Gary Franks, one of two black Republicans in the House of Representatives, will be leaving Congress soon; he was defeated a few weeks ago. And that defeat was celebrated in the ranks of the Congressional Black Caucus, the clique Franks joined upon entering the House and would not quit no matter what manner of ugliness he was subjected to.
And now, upon defeat, Franks finds himself subjected to the worst manner of ugliness imaginable: an open letter by a colleague that accuses him of murder.

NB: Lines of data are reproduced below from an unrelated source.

### src/rtl/instruction_fetch_if.sv
// Instruction memory bus: port A reads imem_addr, port B reads imem_addr+1, both combinational.
interface instruction_fetch_if;
    localparam int unsigned ADDR_W = 32;
    localparam int unsigned WORD_W = 16;

    logic [ADDR_W-1:0] imem_addr;
    logic [WORD_W-1:0] imem_data;
    logic [WORD_W-1:0] imem_data_next;

    modport master (output imem_addr, input imem_data, input imem_data_next);
    modport slave  (input imem_addr, output imem_data, output imem_data_next);
endinterface

### src/rtl/instruction_fetch.sv
// Instruction fetch stage: PC, reset/interrupt vector loads, two-word instructions, branch, stall, interrupt bubble.
// Optional FETCH_PERF_COUNT_EN adds fetch and stall counters.
module instruction_fetch #(
    parameter int unsigned IMM_FLAG_BIT   = 15,
    parameter logic [31:0] RESET_VEC_ADDR = 32'd0,
    parameter logic [31:0] INT_VEC_ADDR   = 32'd2
) (
    input  logic                clk,
    input  logic                reset,
    input  logic                stall,
    input  logic                branch_taken,
    input  logic [31:0]         branch_target,
    input  logic                int_req,
    instruction_fetch_if.master imem,
    output logic [31:0]         PC_out,
    output logic [15:0]         instruction_out,
    output logic [15:0]         Data_out,
    output logic                INT_out
`ifdef FETCH_PERF_COUNT_EN
    ,
    output logic [31:0]         fetch_count_out,
    output logic [31:0]         stall_count_out
`endif
);
    localparam int unsigned ADDR_W = 32;
    localparam int unsigned WORD_W = 16;

    typedef enum logic [1:0] {
        BOOT     = 2'd0,
        RUN      = 2'd1,
        INT_EMIT = 2'd2,
        INT_VEC  = 2'd3
    } state_t;

    state_t            state;
    logic [ADDR_W-1:0] pc;
    logic              int_pending;

    logic              imm_flag;
    logic [ADDR_W-1:0] vec_word;
    logic [ADDR_W-1:0] pc_step;
    logic              seq_advance;

    assign imm_flag    = imem.imem_data[IMM_FLAG_BIT];
    assign vec_word    = {imem.imem_data, imem.imem_data_next};
    assign pc_step     = imm_flag ? ADDR_W'(2) : ADDR_W'(1);
    assign seq_advance = (state == RUN) && !branch_taken && !stall && !int_pending;

    // State, PC and pending-interrupt register
    always_ff @(posedge clk) begin
        if (reset) begin
            state       <= BOOT;
            pc          <= '0;
            int_pending <= 1'b0;
        end else begin
            case (state)
                BOOT: begin
                    pc    <= vec_word;
                    state <= RUN;
                end
                RUN: begin
                    if (branch_taken) begin
                        pc <= branch_target;
                    end else if (stall) begin
                        pc <= pc;
                    end else if (int_pending) begin
                        state <= INT_EMIT;
                    end else begin
                        pc <= pc + pc_step;
                    end
                end
                INT_EMIT: begin
                    // A branch here retargets the return address and keeps the marker pending
                    if (branch_taken) begin
                        pc <= branch_target;
                    end else if (!stall) begin
                        int_pending <= 1'b0;
                        state       <= INT_VEC;
                    end
                end
                INT_VEC: begin
                    if (!stall) begin
                        pc    <= vec_word;
                        state <= RUN;
                    end
                end
                default: state <= BOOT;
            endcase
            // New requests win over the clear so they are serviced after returning to RUN
            if (int_req) begin
                int_pending <= 1'b1;
            end
        end
    end

`ifdef FETCH_PERF_COUNT_EN
    always_ff @(posedge clk) begin
        if (reset) begin
            fetch_count_out <= '0;
            stall_count_out <= '0;
        end else begin
            if (seq_advance) begin
                fetch_count_out <= fetch_count_out + 32'd1;
            end
            if (stall && (state != BOOT)) begin
                stall_count_out <= stall_count_out + 32'd1;
            end
        end
    end
`endif

    // Memory address and IF/ID outputs, forced to NOP while reset is held
    always_comb begin
        imem.imem_addr  = pc;
        PC_out          = '0;
        instruction_out = '0;
        Data_out        = '0;
        INT_out         = 1'b0;
        if (!reset) begin
            case (state)
                BOOT: begin
                    imem.imem_addr = RESET_VEC_ADDR;
                end
                RUN: begin
                    PC_out          = pc;
                    instruction_out = imem.imem_data;
                    Data_out        = imm_flag ? imem.imem_data_next : WORD_W'(0);
                end
                INT_EMIT: begin
                    PC_out  = pc;
                    INT_out = 1'b1;
                end
                INT_VEC: begin
                    imem.imem_addr = INT_VEC_ADDR;
                end
                default: begin
                    imem.imem_addr = pc;
                end
            endcase
        end else begin
            imem.imem_addr = RESET_VEC_ADDR;
        end
    end
endmodule
### src/flat_wrapper.sv
// flat-port wrapper written by rule: the top's interface ports become plain ports
module instruction_fetch_flat 
#(
    parameter int unsigned IMM_FLAG_BIT   = 15,
    parameter logic [31:0] RESET_VEC_ADDR = 32'd0,
    parameter logic [31:0] INT_VEC_ADDR   = 32'd2
)
  (clk, reset, stall, branch_taken, branch_target, int_req, PC_out, instruction_out, Data_out, INT_out, imem_imem_addr, imem_imem_data, imem_imem_data_next);
  instruction_fetch_if imem_i ();
  input  logic clk;
  input  logic reset;
  input  logic stall;
  input  logic branch_taken;
  input  logic [31:0] branch_target;
  input  logic int_req;
  output logic [31:0] PC_out;
  output logic [15:0] instruction_out;
  output logic [15:0] Data_out;
  output logic INT_out;
  output wire logic [$bits(imem_i.imem_addr)-1:0] imem_imem_addr;
  input wire logic [$bits(imem_i.imem_data)-1:0] imem_imem_data;
  input wire logic [$bits(imem_i.imem_data_next)-1:0] imem_imem_data_next;
  assign imem_imem_addr = imem_i.imem_addr;
  assign imem_i.imem_data = imem_imem_data;
  assign imem_i.imem_data_next = imem_imem_data_next;
  instruction_fetch #(.IMM_FLAG_BIT(IMM_FLAG_BIT), .RESET_VEC_ADDR(RESET_VEC_ADDR), .INT_VEC_ADDR(INT_VEC_ADDR)) u_core (.clk(clk), .reset(reset), .stall(stall), .branch_taken(branch_taken), .branch_target(branch_target), .int_req(int_req), .imem(imem_i), .PC_out(PC_out), .instruction_out(instruction_out), .Data_out(Data_out), .INT_out(INT_out));
endmodule
### config.mk
export PLATFORM = sky130hd
export DESIGN_NAME = instruction_fetch_flat
export DESIGN_NICKNAME = d
export VERILOG_FILES = /design/src/rtl/instruction_fetch_if.sv /design/src/rtl/instruction_fetch.sv /design/src/flat_wrapper.sv
export SDC_FILE = /design/constraint.sdc
export NUM_CORES = 1
export LEC_CHECK = 0
export ABC_AREA = 1
export CAP_MARGIN = 20
export CORE_ASPECT_RATIO = 2
export CORE_MARGIN = 8
export CORE_UTILIZATION = 44
export CTS_CLUSTER_SIZE = 40
export DETAILED_ROUTE_END_ITERATION = 10
export PLACE_DENSITY = 0.89
export SLEW_MARGIN = 15
export SYNTH_ARGS = -nofsm -noshare
export SYNTH_HDL_FRONTEND = slang
export SYNTH_SLANG_ARGS = --single-unit
### constraint.sdc
create_clock -name clk -period 2.1 [get_ports clk]
set_input_delay 0.42 -clock clk [delete_from_list [all_inputs] [get_ports clk]]
set_output_delay 0.42 -clock clk [all_outputs]
set_load 0.02 [all_outputs]
Yosys cells after proc, flatten, opt, wreduce, memory -nomap -nowiden
Index checks and enable logic that the tools add are counted.
- register bits: 35
- output and inout port bits: 97
- add/sub/neg operators: 1
- reduce and logical (&&, ||, !) cells: 6
- equality and inequality tests: 14
- muxes and demuxes: 29
- operators with widths (cell ; number):
    32-bit two-way mux ; 8
    32-bit one-hot mux with 4 select lines ; 1
    16-bit two-way mux ; 5
    32-bit one-hot mux with 2 select lines ; 1
    32-bit adder ; 1
    2-bit two-way mux ; 7
    2-bit != test, second input constant ; 6
    2-bit one-hot mux with 4 select lines ; 1
    1-bit two-way mux ; 6
    2-bit by 1-bit != test with 1-bit output, second input constant ; 3
    3-bit != test, second input constant ; 2
    6-bit AND reduction ; 1
    2-bit equality test, second input constant ; 2
    4-bit AND reduction ; 1
    3-bit AND reduction ; 1
    2-bit by 1-bit equality test with 1-bit output, second input constant ; 1
    2-bit zero test ; 1
    2-bit nonzero test ; 1
    2-bit OR reduction ; 1

Depth between registers and ports, before layout
Gate-level depths: netlist of run 1.
- depth after elaboration: 6
- mapped depth: 15
- gate-level depth less buffers: 15

Least setup slack after synthesis of run 1
OpenSTA, ideal clock, no wires.
- kind: reg2out
- start: register u_core.state[1]
- end: output port Data_out[10]
- arrival time: 1.919 ns
- setup slack: -0.239 ns
- cell stages (with the launch flop): 11
- buffers on the path: 2
- cell sequence: dfxtp_1 inv_1 ha_1 buf_2 inv_2 nor2_1 inv_1 nor2_1 inv_1 clkbuf_1 nor2_1
- word-level cells in the longest chain between the ends: 3
- RTL lines (what ; RTL line ; RTL):
    from (decl) ; instruction_fetch.sv:35 ; state_t state;
    from (signal assigned) ; instruction_fetch.sv:52 ; state <= BOOT;
    from (signal assigned) ; instruction_fetch.sv:59 ; state <= RUN;
    from (signal assigned) ; instruction_fetch.sv:67 ; state <= INT_EMIT;
    2-bit by 1-bit equality test with 1-bit output ; n/a ;
    16-bit two-way mux ; instruction_fetch.sv:120 ; case (state)
    16-bit two-way mux ; instruction_fetch.sv:119 ; if (!reset) begin
    to (decl) ; flat_wrapper.sv:18 ; output logic [15:0] Data_out;
No other way between the ends.

Final worst setup path of run 1
- start: register u_core.state[1]
- end: output port imem_imem_addr[15]
- word-level cells in the longest chain between the ends: 3
- elaborated cells between the ends (all ways): 4
- RTL lines (what ; RTL line ; RTL):
    2-bit equality test / 2-bit zero test (equally long branches) ; instruction_fetch.sv:120 ;
    32-bit one-hot mux with 2 select lines (*) ; instruction_fetch.sv:120 ;
    32-bit two-way mux (*) ; instruction_fetch.sv:119 ;
    to (decl) ; flat_wrapper.sv:20 ; output wire logic [$bits(imem_i.imem_addr)-1:0] imem_imem_addr;
Every way passes the cells marked *; elsewhere a longest branch is shown, timed or not.

==> metrics.txt, run 1 <==
maximum operating frequency 461 MHz; via count 5910; CTS Buffer Depth 2; vias in the first global route 5552; Final Cycle Share 1.03; worst min path class reg -> reg; Num CTS Buffers 5; post-route setup TNS -0.520 ns; Total Routing Usage GR 0.271; Antenna diodes 0; Core Rows 48; htree depth 2; most frequent cells in the layout 197 x nand2_1, 88 x nor2_1, 73 x inv_1; antenna violations before repair 0; Final Cell Area 6430 sq um; CP endpoint kind primary output; wire length per cell 18.2 um; Pre-antenna DRT Iters 6; GPL Wtd Cong 1.02; Port-buffer cells 165; initial cell density of the core 0.447; Layout area overhead 67.5%; WP depth 6; violated checks setup timing; syn nets 812; hold_buf cts 0; sequential cell area fraction in the yosys report 0.182; Mapped Avg Cell Area 5.22 sq um; hold path cells 2; die width 82.1 um; max-slew violation count 0; CP arrival 1.75 ns; CTS root buf clkbuf_16; Worst IR Drop VDD 1.67 mV; HPWL Detailed 12.4 mm; warnings from Yosys 0; Clock Skews 0.00436 ns; global-route wire length before repair 26.4 mm; via density per instance 5.77; crit-path leading delay family buffers and inverters; Synth Cell Area 3840 sq um; Clock Pin Slew Worst Setup and Hold Paths 0.06 ns; Slew @ Worst Pin 0.487 ns; grt total ovfl 0; 1st-iter DRT viols 491; Fin. Hold Viols 0; Pleak 0.00292 uW; DRC viols 0; max_cap viols 0; I/O pin count 166; FF+latch area 703 sq um; CORE AREA 8590 sq um; ANT nets after route 0; most common cell after layout, fill and taps aside nand2_1; die height 148 um; PnR worst setup slack -0.0707 ns; die footprint 12200 sq um; crit-path max FO 11; status finished with violations; Worst path slowest cell dfxtp_2; max incr delay on CP 0.33 ns; clk sink count 35; library cells used by synthesis 26; Cells after Synth 736; Req. time, crit path 1.68 ns; CP Cell Sequence buf_6 -> ha_4 -> buf_12 -> buf_16 -> nor3_1 -> buf_4; largest net degree at the start of global routing 72; setup repair after global routing missed its margin yes; DP Worst Slack -0.494 ns; Pwr Total 8350 uW; PwrDens 1300 nW/um^2; fin nets 999; Filler cells 686; Detailed Route WL 18.6 mm; Worst slew margin 0.676; Area after DPL 5940 sq um; Tmin final 2.17 ns; Worst setup SP type flip-flop; latest clock arrival within the worst-skew pair 0.29 ns; Yosys reg bits 35; multi-input logic area 3080 sq um; share of layout cells above drive strength 1 0.266; reg2reg path depth 10; Setup violations, final 13; Worst Setup Path Type reg -> out; Critical path buffers and inverters 4; CTS tree built
-- cell families after synthesis --
kind of cell               count (synthesis)  synth area share
DFF                                       35             0.182
adders and majority gates                  7            0.0247
xor gates and xnor gates                   1           0.00228
and+or+nand+nor                          425             0.470
buffers and inverters                    126             0.127
AOI/OAI and AO/OA                        142             0.194
-- synth_stat cells --
cell	n	area, sq um
nor2_1	102	383
inv_1	77	289
fa_1	1	20.0
or2_2	1	6.26
nor2_4	3	33.8
buf_2	9	45.0
dfxtp_1	35	701
buf_1	2	7.51
nand4_1	6	37.5
nor2_8	1	20.0
nor2_2	8	50.1
xor2_1	1	8.76
o21ai_0	58	290
inv_2	5	18.8
ha_1	6	75.1
o22ai_1	1	6.26
nand2_1	202	758
clkbuf_1	32	120
nand3_1	40	200
a21oi_2	6	52.6
o21ai_1	6	30.0
nand2_2	5	31.3
nor3_1	57	285
o211ai_1	4	30.0
buf_4	1	7.51
a21oi_1	67	335
-- worst min-delay path: stages (launching register included) --
cell,delay [ns]
dfxtp_1,0.30
o21ai_0,0.07
a21oi_1,0.06
-- per-stage QoR --
step                      hold slack, ns  utilization  cells
after floorplan                    0.450            -    736
after global placement             0.465        0.691   1002
after detailed placement           0.469        0.691   1002
after CTS                          0.479        0.691   1016
after global routing               0.506        0.749   1024
final                              0.481        0.749   1024
-- layer usage --
layer / vias up / GRT usage / routed length (um)
met5: - / 0 / 0
met4: 0 / 0.168 / 1220
met3: 113 / 0.0351 / 1640
met2: 387 / 0.491 / 9820
met1: 2664 / 0.275 / 5940
li1: 2746 / - / -
-- cell type report --
| type | instances | area share |
|---|---|---|
| inverter | 82 | 0.0484 |
| multi-input combinational | 576 | 0.478 |
| timing repair buffer | 223 | 0.320 |
| sequential | 35 | 0.109 |
| tap | 100 | 0.0194 |
| clock buffer | 8 | 0.0243 |
-- path summary, 6_finish.rpt --
path	from	to	slack, ns
setup / recovery	u_core.state[1]$_SDFFE_PP0P_	imem_imem_addr[15]	-0.07
hold reg to reg	u_core.int_pending$_SDFFE_PP0P_	u_core.int_pending$_SDFFE_PP0P_	0.48
setup reg to reg	u_core.pc[1]$_SDFFE_PP0P_	u_core.pc[13]$_SDFFE_PP0P_	0.16
hold / removal	u_core.int_pending$_SDFFE_PP0P_	u_core.int_pending$_SDFFE_PP0P_	0.48
-- state kept, by name, summed over array words and instances (netlist names) --
signal,count
u_core.pc,32
u_core.state,2
u_core.int_pending,1
-- timing repair --
| item | in CTS | in global routing |
|---|---|---|
| setup buffers | 5 | 2 |
| resized for setup | 394 | 161 |
| pin swaps | 4 | 25 |
| cloned | 1 | 6 |
| setup endpoints to repair | 117 | 96 |
-- power by group --
group | internal (uW) | total (uW) | leakage (uW) | switching, uW
combinational | 2470 | 6230 | 0.00255 | 3760
clock | 506 | 800 | 0.0000772 | 295
sequential | 952 | 1320 | 0.000292 | 370
(Power assumes the default switching activity.)
==> run 2: changes to the inputs <==
--- a/config.mk
+++ b/config.mk
@@ -6,6 +6,7 @@
 export NUM_CORES = 1
 export LEC_CHECK = 0
 export ABC_AREA = 1
+export ABC_CLOCK_PERIOD_IN_PS = 2100
 export CAP_MARGIN = 20
 export CORE_ASPECT_RATIO = 2
 export CORE_MARGIN = 8
==> results of run 2 <==
No change in the layout: final DEF, timing and power equal those of run 1.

William Clay, who represents a Democratic district in St. Louis, is the author of the open letter. It begins by labeling Franks “a Negro Dr. Kevorkian, a pariah, who gleefully assists in the suicidal conduct to destroy his own race.”
Indeed, Franks may not even be truly “black,” as “he had no discernible black personality.” Clay dismisses Franks’s Republican viewpoint as a “foot shuffling, head scratching ‘Amos and Andy’ brand of Uncle Tomism” that he and others have embraced not because they believe in it, but because they have been paid off by The Man. “Oysters Rockefeller or clams casino turns highly miseducated black men’s brains into receptive sponges,” Clay mused, “ready to soak up the latest anti-black invective.” Thus, what Clay identifies as this group’s longterm agenda hardly comes as a surprise: “The goal of this group of Negro wanderers is to maim and kill other blacks for the gratification and entertainment of . . . ultra-conservative white racists.”
Clay’s premise is a simple one: There is only one political agenda that will promote black America’s uplift, and any black who dares to disagree is, according to Clay, infected with “slave-like rhetorical nonsense.” Clay could teach even “ultraconservative white racists” a thing or two about rhetorical nonsense.